STATUTORY INDEXING:  
Coordination with Other Health and Accident Medical Insurance [§3109a]  
Coordination with ERISA Plans [§3109a]

TOPICAL INDEXING:  
Employee Retirement Income Security Act (ERISA – 29 USC Section 1001, et seq.)    


CASE SUMMARY:  
This written Opinion by Judge Gibson (which predates the Sixth Circuit Court of Appeals decision in Auto Owners Insurance Company v Thorn Apple Valley, Inc., Item No. 1730), also deals with priority disputes between a coordinated no-fault insurer and a coordinated ERISA health plan. 

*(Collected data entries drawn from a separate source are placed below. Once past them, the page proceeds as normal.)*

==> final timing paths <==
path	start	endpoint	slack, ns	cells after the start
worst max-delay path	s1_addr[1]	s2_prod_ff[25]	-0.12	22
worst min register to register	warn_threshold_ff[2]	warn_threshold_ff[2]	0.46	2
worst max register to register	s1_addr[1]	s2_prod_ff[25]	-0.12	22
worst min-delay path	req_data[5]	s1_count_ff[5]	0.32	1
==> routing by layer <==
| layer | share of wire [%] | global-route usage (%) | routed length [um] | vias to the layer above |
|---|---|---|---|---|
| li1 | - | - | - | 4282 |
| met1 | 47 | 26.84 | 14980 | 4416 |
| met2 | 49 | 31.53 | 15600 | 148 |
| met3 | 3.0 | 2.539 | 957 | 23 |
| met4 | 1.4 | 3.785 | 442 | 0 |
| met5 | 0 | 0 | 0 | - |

Judge Gibson noted that this area of federal law is in flux, adopted the reasoning in Lincoln Mutual Casualty v Lectron Products, Inc. (Item No. 1567), 823 F Supp 1385 (ED Mich, 1993), and held that:

"Under federal common law, the plain language, strictly construed, of the ERISA plan, not the intent of the state Legislature in statutorily regulating insurance, must prevail."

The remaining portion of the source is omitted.